What you're trying to do is to access the properties in the order they're defined. That isn't guaranteed because properties are stored in a hash.
You mention sub-projects, and those sub-projects must be built in a particular order. Unfortunately, it's hard to tell exactly what could be the issue since you didn't give us an outline of your actual issue and some sample build scripts for projects and sub-projects.
First, Ant is a build matrix language which means it has a dependency hierarchy. The biggest issue developers have is attempting to force build matrix languages to execute in a particular order. You should specify a dependency hierarchy in your build.xml files (and the fewer there are, the easier it is for Ant to get things right).

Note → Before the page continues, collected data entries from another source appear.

[src/rtl/hw_accel_binary_bbox.sv]
// Binary bounding-box stage: forwards pixels and publishes per-frame foreground box.
// Define HW_ACCEL_BBOX_PIXEL_COUNT_EN to add the foreground pixel count output.
module hw_accel_binary_bbox
    import hw_accel_binary_bbox_pkg::*;
#(
    parameter int DATA_WIDTH = 8,
    parameter int IMG_WIDTH  = 10,
    parameter int IMG_HEIGHT = 4,
    localparam int X_COUNT_BIT = count_bits(IMG_WIDTH),
    localparam int Y_COUNT_BIT = count_bits(IMG_HEIGHT)
) (
    input  logic                   clk,
    input  logic                   rst,
    input  logic                   frame_reset,
    input  logic [DATA_WIDTH-1:0]  pixel_in,
    input  logic                   pixel_in_valid,
    output logic [DATA_WIDTH-1:0]  pixel_out,
    output logic                   pixel_out_valid,
    output logic                   bbox_valid,
    output logic                   bbox_found,
    output logic [X_COUNT_BIT-1:0] bbox_x_min,
    output logic [X_COUNT_BIT-1:0] bbox_x_max,
    output logic [Y_COUNT_BIT-1:0] bbox_y_min,
    output logic [Y_COUNT_BIT-1:0] bbox_y_max
`ifdef HW_ACCEL_BBOX_PIXEL_COUNT_EN
    ,
    output logic [$clog2(IMG_WIDTH*IMG_HEIGHT+1)-1:0] bbox_pixel_count
`endif
);

    localparam logic [X_COUNT_BIT-1:0] X_EMPTY = X_COUNT_BIT'(IMG_WIDTH - 1);
    localparam logic [Y_COUNT_BIT-1:0] Y_EMPTY = Y_COUNT_BIT'(IMG_HEIGHT - 1);

    logic [X_COUNT_BIT-1:0] x_cnt;
    logic [Y_COUNT_BIT-1:0] y_cnt;
    logic                   at_last;
    logic                   take;

    logic [DATA_WIDTH-1:0]  pixel_r;
    logic                   valid_r;
    logic                   take_r;
    logic                   last_r;
    logic [X_COUNT_BIT-1:0] x_r;
    logic [Y_COUNT_BIT-1:0] y_r;

    logic                   eof;
    logic                   fg_hit;
    logic [X_COUNT_BIT-1:0] x_min_acc, x_max_acc;
    logic [Y_COUNT_BIT-1:0] y_min_acc, y_max_acc;
    logic                   found_acc;
    logic [X_COUNT_BIT-1:0] x_min_nxt, x_max_nxt;
    logic [Y_COUNT_BIT-1:0] y_min_nxt, y_max_nxt;
    logic                   found_nxt;

    // A pixel coinciding with frame_reset is forwarded but never accumulated.
    assign take = pixel_in_valid && !frame_reset;

    hw_accel_xy_counter #(
        .IMG_WIDTH  (IMG_WIDTH),
        .IMG_HEIGHT (IMG_HEIGHT),
        .X_COUNT_BIT(X_COUNT_BIT),
        .Y_COUNT_BIT(Y_COUNT_BIT)
    ) u_xy (
        .clk    (clk),
        .rst    (rst),
        .clear  (frame_reset),
        .advance(take),
        .x      (x_cnt),
        .y      (y_cnt),
        .last   (at_last)
    );

    always_ff @(posedge clk or posedge rst) begin
        if (rst) begin
            pixel_r <= '0;
            valid_r <= 1'b0;
            take_r  <= 1'b0;
            last_r  <= 1'b0;
            x_r     <= '0;
            y_r     <= '0;
        end else begin
            pixel_r <= pixel_in;
            valid_r <= pixel_in_valid;
            take_r  <= take;
            last_r  <= take && at_last;
            x_r     <= frame_reset ? '0 : x_cnt;
            y_r     <= frame_reset ? '0 : y_cnt;
        end
    end

    assign pixel_out       = pixel_r;
    assign pixel_out_valid = valid_r;

    assign fg_hit = take_r && is_fg(64'(pixel_r));

    // On eof the accumulators restart from empty, merged with any new pixel.
    always_comb begin
        x_min_nxt = eof ? X_EMPTY : x_min_acc;
        x_max_nxt = eof ? '0      : x_max_acc;
        y_min_nxt = eof ? Y_EMPTY : y_min_acc;
        y_max_nxt = eof ? '0      : y_max_acc;
        found_nxt = eof ? 1'b0    : found_acc;
        if (fg_hit) begin
            if (x_r < x_min_nxt) x_min_nxt = x_r;
            if (x_r > x_max_nxt) x_max_nxt = x_r;
            if (y_r < y_min_nxt) y_min_nxt = y_r;
            if (y_r > y_max_nxt) y_max_nxt = y_r;
            found_nxt = 1'b1;
        end
    end

    always_ff @(posedge clk or posedge rst) begin
        if (rst) begin
            x_min_acc <= X_EMPTY;
            x_max_acc <= '0;
            y_min_acc <= Y_EMPTY;
            y_max_acc <= '0;
            found_acc <= 1'b0;
            eof       <= 1'b0;
        end else if (frame_reset) begin
            x_min_acc <= X_EMPTY;
            x_max_acc <= '0;
            y_min_acc <= Y_EMPTY;
            y_max_acc <= '0;
            found_acc <= 1'b0;
            eof       <= 1'b0;
        end else begin
            x_min_acc <= x_min_nxt;
            x_max_acc <= x_max_nxt;
            y_min_acc <= y_min_nxt;
            y_max_acc <= y_max_nxt;
            found_acc <= found_nxt;
            eof       <= take_r && last_r;
        end
    end

    always_ff @(posedge clk or posedge rst) begin
        if (rst) begin
            bbox_valid <= 1'b0;
            bbox_found <= 1'b0;
            bbox_x_min <= '0;
            bbox_x_max <= '0;
            bbox_y_min <= '0;
            bbox_y_max <= '0;
        end else begin
            bbox_valid <= eof && !frame_reset;
            if (eof && !frame_reset) begin
                bbox_found <= found_acc;
                bbox_x_min <= found_acc ? x_min_acc : '0;
                bbox_x_max <= found_acc ? x_max_acc : '0;
                bbox_y_min <= found_acc ? y_min_acc : '0;
                bbox_y_max <= found_acc ? y_max_acc : '0;
            end
        end
    end

`ifdef HW_ACCEL_BBOX_PIXEL_COUNT_EN
    localparam int CNT_BIT = $clog2(IMG_WIDTH*IMG_HEIGHT+1);

    logic [CNT_BIT-1:0] cnt_acc;
    logic [CNT_BIT-1:0] cnt_base;

    assign cnt_base = eof ? '0 : cnt_acc;

    always_ff @(posedge clk or posedge rst) begin
        if (rst) begin
            cnt_acc          <= '0;
            bbox_pixel_count <= '0;
        end else if (frame_reset) begin
            cnt_acc <= '0;
        end else begin
            if (fg_hit && cnt_base != '1)
                cnt_acc <= cnt_base + 1'b1;
            else
                cnt_acc <= cnt_base;
            if (eof)
                bbox_pixel_count <= cnt_acc;
        end
    end
`endif

endmodule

If sub-project "B" depends upon a jar file in sub-project "A", It should be in sub-project "B"'s Ant script a dependency on sub-project "A" jar build.
<project name="proj-b"/>
...
<target name="build-jar"
depends="test.if.jar.exists"
unless="jar.exist">
<ant directory="${proj.a.dir}"
target="build.depend.jar"/>
</target>
<target name="test.if.jar.exists">
<condition property="jar.exists">
<available file="${proj.a.dir}/dist/${dend.jar.file}"/>
</condition>
</target>
<target name="compile"
depends="build-jar">
....
</target>
...
</project>
In the above build.xml
for Project "B", I depend upon some jar file that Project "A" builds before I can compile Project "B". Therefore, my compile
task depends upon build-jar
which will build Target "A"'s jar file. To prevent this task from building Project "A"'s jar over and over, I use <condition>
as a test to see if this jar exists. If it already does, I don't rebuild the jar.
In this case:
jar.exists
will be set.jar.exists
is set. If it is, the target won't execute.Here I'm not enforcing order directly. Instead, I merely have a dependency hierarchy that I specify, and I let Ant figure out exactly what to do.

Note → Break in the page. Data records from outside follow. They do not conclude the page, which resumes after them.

## src/rtl/button_bounce_gen_pkg.sv

```systemverilog
// Shared types and constants for the button stimulus blocks: FSM states,
// LFSR geometry and the bounce-count clamp.
package button_pkg;

  localparam int              LFSR_W       = 16;
  localparam logic [LFSR_W-1:0] LFSR_TAPS  = 16'hB400;
  localparam logic [LFSR_W-1:0] DEFAULT_SEED = 16'hACE1;

  typedef enum logic [1:0] {
    IDLE   = 2'd0,
    BOUNCE = 2'd1,
    SETTLE = 2'd2
  } state_e;

  // A raw draw of zero still yields one glitch pair; large draws saturate.
  function automatic logic [3:0] clamp_k(input logic [3:0] raw, input logic [3:0] max_k);
    if (raw == 4'd0) begin
      return 4'd1;
    end else if (raw > max_k) begin
      return max_k;
    end else begin
      return raw;
    end
  endfunction

endpackage

```

## src/rtl/button_bounce_gen_lfsr.sv

```systemverilog
// Free-running 16-bit Galois LFSR; reloads SEED on reset and never reaches
// zero from a non-zero seed.
module bounce_lfsr
  import button_pkg::*;
#(
  parameter logic [LFSR_W-1:0] SEED = DEFAULT_SEED
) (
  input  logic              clk,
  input  logic              rst,
  output logic [LFSR_W-1:0] q
);

  always_ff @(posedge clk) begin
    if (rst) begin
      q <= SEED;
    end else begin
      q <= (q >> 1) ^ (q[0] ? LFSR_TAPS : '0);
    end
  end

endmodule

```

## src/rtl/button_bounce_gen.sv

```systemverilog
// Turns a clean contact level into a bouncing one (2k+1 transitions, then a
// settle hold). Define BUTTON_BOUNCE_FIXED_EN for fixed k and gap timing.
module button_bounce_gen
  import button_pkg::*;
#(
  parameter int                MAX_BOUNCES   = 4,
  parameter int                MIN_GAP       = 4,
  parameter int                GAP_W         = 6,
  parameter int                SETTLE_CYCLES = 64,
  parameter logic [LFSR_W-1:0] SEED          = DEFAULT_SEED
) (
  input  logic   clk,
  input  logic   rst,
  input  logic   en,
  input  logic   clean,
  output logic   noisy,
  output logic   busy,
  output logic   settled,
  output state_e dbg_state
);

  localparam int GAP_CW = ((GAP_W > $clog2(MIN_GAP)) ? GAP_W : $clog2(MIN_GAP)) + 1;
  localparam int SET_CW = $clog2(SETTLE_CYCLES) + 1;

  localparam logic [GAP_CW-1:0] MIN_GAP_C   = GAP_CW'(MIN_GAP);
  localparam logic [SET_CW-1:0] SETTLE_LOAD = SET_CW'(SETTLE_CYCLES - 1);
  localparam logic [3:0]        MAX_K       = 4'(MAX_BOUNCES);

  state_e            state_q, state_d;
  logic              noisy_d, busy_d, settled_d;
  logic [GAP_CW-1:0] gap_q, gap_d;
  logic [SET_CW-1:0] set_q, set_d;
  logic [4:0]        rem_q, rem_d;

  logic [LFSR_W-1:0] lfsr_q;
  logic [3:0]        k_sel;
  logic [GAP_CW-1:0] gap_m1;
  logic              unused_lfsr;

  bounce_lfsr #(.SEED(SEED)) u_lfsr (
    .clk (clk),
    .rst (rst),
    .q   (lfsr_q)
  );

  // Only some LFSR bits feed the timing; fold the rest so nothing dangles.
  assign unused_lfsr = ^lfsr_q;

`ifdef BUTTON_BOUNCE_FIXED_EN
  assign k_sel  = MAX_K;
  assign gap_m1 = MIN_GAP_C - GAP_CW'(1);
`else
  assign k_sel  = clamp_k(lfsr_q[3:0], MAX_K);
  assign gap_m1 = MIN_GAP_C + {{(GAP_CW-GAP_W){1'b0}}, lfsr_q[GAP_W-1:0]} - GAP_CW'(1);
`endif

  always_comb begin
    state_d   = state_q;
    noisy_d   = noisy;
    gap_d     = gap_q;
    set_d     = set_q;
    rem_d     = rem_q;
    settled_d = 1'b0;
    if (!en) begin
      // Bypass: abort whatever is running and follow clean one cycle late.
      state_d = IDLE;
      noisy_d = clean;
      gap_d   = '0;
      set_d   = '0;
      rem_d   = '0;
    end else begin
      unique case (state_q)
        IDLE: begin
          if (clean != noisy) begin
            noisy_d = clean;
            rem_d   = {k_sel, 1'b0};
            gap_d   = gap_m1;
            state_d = BOUNCE;
          end
        end
        BOUNCE: begin
          if (gap_q == '0) begin
            noisy_d = ~noisy;
            rem_d   = rem_q - 5'd1;
            if (rem_q == 5'd1) begin
              set_d   = SETTLE_LOAD;
              state_d = SETTLE;
            end else begin
              gap_d = gap_m1;
            end
          end else begin
            gap_d = gap_q - GAP_CW'(1);
          end
        end
        SETTLE: begin
          if (set_q == '0) begin
            state_d   = IDLE;
            settled_d = 1'b1;
          end else begin
            set_d = set_q - SET_CW'(1);
          end
        end
        default: state_d = IDLE;
      endcase
    end
  end

  assign busy_d = (state_d != IDLE);

  always_ff @(posedge clk) begin
    if (rst) begin
      state_q <= IDLE;
      noisy   <= 1'b0;
      busy    <= 1'b0;
      settled <= 1'b0;
      gap_q   <= '0;
      set_q   <= '0;
      rem_q   <= '0;
    end else begin
      state_q <= state_d;
      noisy   <= noisy_d;
      busy    <= busy_d;
      settled <= settled_d;
      gap_q   <= gap_d;
      set_q   <= set_d;
      rem_q   <= rem_d;
    end
  end

  assign dbg_state = state_q;

endmodule

```

## config.mk

```make
export PLATFORM = sky130hd
export DESIGN_NAME = button_bounce_gen
export DESIGN_NICKNAME = d
export VERILOG_FILES = /design/src/rtl/button_bounce_gen_pkg.sv /design/src/rtl/button_bounce_gen_lfsr.sv /design/src/rtl/button_bounce_gen.sv
export SDC_FILE = /design/constraint.sdc
export NUM_CORES = 1
export LEC_CHECK = 0
export CORE_ASPECT_RATIO = 0.6
export CORE_MARGIN = 2
export CORE_UTILIZATION = 35
export CTS_BUF_LIST = sky130_fd_sc_hd__clkbuf_2 sky130_fd_sc_hd__clkbuf_4 sky130_fd_sc_hd__clkbuf_8
export DETAILED_ROUTE_END_ITERATION = 8
export PLACE_DENSITY_LB_ADDON = 0.15
export SKIP_LAST_GASP = 1
export SYNTH_ARGS = -nofsm -noshare
export SYNTH_HDL_FRONTEND = slang
export SYNTH_HIERARCHICAL = 1
export SYNTH_SLANG_ARGS = --single-unit
```

## constraint.sdc

```tcl
create_clock -name clk -period 1.9 [get_ports clk]
set_input_delay 0.19 -clock clk [delete_from_list [all_inputs] [get_ports clk]]
set_output_delay 0.19 -clock clk [all_outputs]
set_load 0.02 [all_outputs]
```

==> results.json <==
{
  "criticalPathCategory": "reg -> reg",
  "hold_start": "u_lfsr/q[8]",
  "nNetsFinal": 258,
  "tightest_slew_ps": 489,
  "die_x_um": 101,
  "utilization": 0.441,
  "cts_tree": "yes",
  "synthCells": 218,
  "min_path_cells": 1,
  "netlist.area_leader.share": 0.402,
  "insertion_delay_ps": 290,
  "wire_per_inst_um": 14.2,
  "grt.met2_usage": 0.207,
  "min_to": "u_lfsr/q[7]",
  "grt_pass1_wl_mm": 8.27,
  "cap_violations": 0,
  "endpoint_kind": "register",
  "synthFlopType": "dfxtp_1",
  "yosys.area.top_type": "dfxtp_1",
  "grt_max_degree": 19,
  "routed-via-count": 1686,
  "diodes": 0,
  "grtUsageMet1": 0.270,
  "die_h_um": 62.5,
  "fin_cells": 330,
  "fin_hold_ws_ps": 408,
  "stdcell_area_um2": 2450,
  "cts_root_buf": "clkbuf_8",
  "clkTransAtPathRegs_ps": 80,
  "syn_area_um2": 1990,
  "clock_sinks": 40,
  "grt_pass1_vias": 1652,
  "period_needed_ps": 1780,
  "yosys-top-cells-count": "40 x dfxtp_1, 16 x nor2_1, 14 x a21oi_1",
  "finClkSkew_ps": 4.70,
  "drt_iter0_drc": 94,
  "grt-ovfl-total": 0,
  "coreArea_um2": 5540,
  "route.detailed.drc": 0,
  "synth_area_leaders": "dfxtp_1 40%, a21oi_1 3.5%, xnor2_1 3.5%",
  "period_share": 0.937,
  "status": "complete, no violations",
  "reg2reg_depth": 6,
  "required_ps": 2120,
  "cp.arrival_ps": 2000,
  "cts_made_buffers": 5,
  "hold_path_class": "reg -> reg",
  "firstDrtPassIters": 4,
  "r2r_end": "gap_q[5]",
  "rows": 21,
  "ys_seq_area_frac": 0.402,
  "syn_to_final_growth_pct": 22.6,
  "antenna_found_initial": 0,
  "yosysMostFrequentCell": "dfxtp_1",
  "reg2reg_slack_ps": 120,
  "peakVddDrop_v": 0.000402,
  "ys_warn_count": 6,
  "port-buffer-count": 8,
  "reg2reg_from": "gap_q[0]",
  "start_util": 0.360,
  "synth_enable_flop_cells": 0,
  "powerDensity_nw_per_um2": 835,
  "fmax_ghz": 0.562,
  "htreeDepth": 2,
  "final_layout_size_suffix_gt1_frac": 0.184,
  "post_drt_via_cell_ratio": 5.11,
  "wl_mm": 4.67,
  "antenna_left": 0,
  "fin_setup_tns_ps": 0,
  "grt_usage": 0.166,
  "multi_input_area_um2": 1110,
  "area.sequential_um2": 801,
  "met3_usage": 0.0436,
  "dp.cells": 317,
  "ys_types": 53,
  "grt_busiest_layer": "met1",
  "slew_violations": 0,
  "synth_seq_cells": 40,
  "dpl.hpwl_mm": 3.46,
  "max_slew_margin": 0.671,
  "die_area_um2": 6340,
  "p_leak_nw": 0.907,
  "async_reset_ff_frac": 0,
  "io_pins": 9,
  "hold_violations": 0,
  "fillers": 563,
  "placed_cell_area_um2": 2270,
  "start_kind": "register",
  "setup_viol": 0,
  "clock_path_buffers": 2,
  "synth.avg_cell_area_um2": 9.15,
  "syn_nets": 227,
  "rsz0062_at_grt": "no",
  "gp_congestion": 0.851,
  "critPathMaxFanout": 5
}
## what timing repair did
item / in CTS / in global routing
setup endpoints to repair: 0 / 18
hold buffers: 0 / 0
buffers inserted: 0 / 5
gates resized for setup: 0 / 6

If dependent jar issues are a big issue, you can also look into Ivy. Ivy allows you to create a Jar Repository. Your projects that build jars the rest of your projects are dependent upon can fetch the needed jars from this repository. This is very similar to Maven. In fact, Ant with Ivy can use Maven repositories. We use Artifactory, a local Maven repository manager, for our Ant projects.
You can also try the <subant>
task which does allow you to specify a buildpath which would allow you to say build sub-project "A" before sub-project "B". You can define the buildpath in another Ant XML file which could be dependent upon customer and then use <import>
to import the build path for that project.
Upvotes: 2
Reputation: 21
The below code will help to sort the list generated by propertyselector tag
<sortlist property="my.sorted.list" value="${my.list}"
delimiter="," />
<echo message="${my.sorted.list}" />
Upvotes: 0
Reputation: 25855
Indeed. Java properties are represented with a java.util.Hashtable
, and as you surely know, hash tables do not preserve order. You simply cannot do what you want with a properties file.
If those "projects" that you state you want to build in order are in turn Ant projects, you may want to consider moving their tasks to your main build-file instead, and simply enforce the proper building order using normal Ant dependencies.